___ Source material ___
// a_filter_reference_32x11
module a_filter_reference_32x11(
    input [31:0] x_in,
    input clk,
    input [5:0] reset,
    output [31:0] y_out);
Size in the first run: about 8600 cells after synthesis, about 71 I/O pins, roughly 63000 sq um of cells after synthesis.
Settings: LEC_CHECK=0, ABC_AREA=1, CAP_MARGIN=20, CELL_PAD_IN_SITES_GLOBAL_PLACEMENT=3, CORE_ASPECT_RATIO=1.1, CORE_MARGIN=2, CORE_UTILIZATION=40, CTS_CLUSTER_DIAMETER=182, GPL_ROUTABILITY_DRIVEN=0, GPL_TIMING_DRIVEN=0, MIN_ROUTING_LAYER=met2, PLACE_DENSITY=0.59, SETUP_SLACK_MARGIN=0.74, SLEW_MARGIN=40; clock period 9.22 ns.
run.sh (not shown) runs the stock make flow with config.mk's settings and CLKGATE_MAP_FILE=.
The first run finished clean.
Edit:
- ABC_AREA: 1 -> default
- CELL_PAD_IN_SITES_GLOBAL_PLACEMENT: 3 -> default
- CORE_ASPECT_RATIO: 1.1 -> default
- CTS_CLUSTER_DIAMETER: 182 -> default
- GPL_ROUTABILITY_DRIVEN: 0 -> default
- GPL_TIMING_DRIVEN: 0 -> default
- HOLD_SLACK_MARGIN: default -> 0.23
- MIN_ROUTING_LAYER: met2 -> default
- PLACE_DENSITY: 0.59 -> default
- SETUP_SLACK_MARGIN: 0.74 -> default
After rerunning:
- The new run passed the timing, DRC and antenna checks
- flip-flop count is unchanged
- critical path depth increases by 5
- cell area decreases by 13%
- synthesized area decreases by 13%
- cell count decreases by 24%
Edit:
- CORE_UTILIZATION: 40 -> 28
- HOLD_SLACK_MARGIN: 0.23 -> default
- SLEW_MARGIN: 40 -> 20
- clock period: 9.22 -> 8.86 ns (I/O delays scaled with it)
- flip-flop count does not change
- core utilization decreases by 13 points
- wire length goes down by 1.2%
- via count decreases by 0.64%
Edit:
- CORE_UTILIZATION: 28 -> 70
- CTS_CLUSTER_DIAMETER: default -> 201
- CTS_CLUSTER_SIZE: default -> 41
- clock period: 8.86 -> 4.37 ns (I/O delays scaled with it)
=> With this change the flow failed in global routing (5_1_grt). Die area went down by 60%. Synthesized cell count is unchanged. Synthesized area is unchanged.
___
● Work to be completed
Whatever lies between the line containing "- synthesized area decreases by 13%" and the final line above, both included, must be returned exactly.

● Written answer
- synthesized area decreases by 13%
- cell count decreases by 24%
Edit:
- CORE_UTILIZATION: 40 -> 28
- HOLD_SLACK_MARGIN: 0.23 -> default
- SLEW_MARGIN: 40 -> 20
- clock period: 9.22 -> 8.86 ns (I/O delays scaled with it)
- flip-flop count does not change
- core utilization decreases by 13 points
- wire length goes down by 1.2%
- via count decreases by 0.64%
Edit:
- CORE_UTILIZATION: 28 -> 70
- CTS_CLUSTER_DIAMETER: default -> 201
- CTS_CLUSTER_SIZE: default -> 41
- clock period: 8.86 -> 4.37 ns (I/O delays scaled with it)
=> With this change the flow failed in global routing (5_1_grt). Die area went down by 60%. Synthesized cell count is unchanged. Synthesized area is unchanged.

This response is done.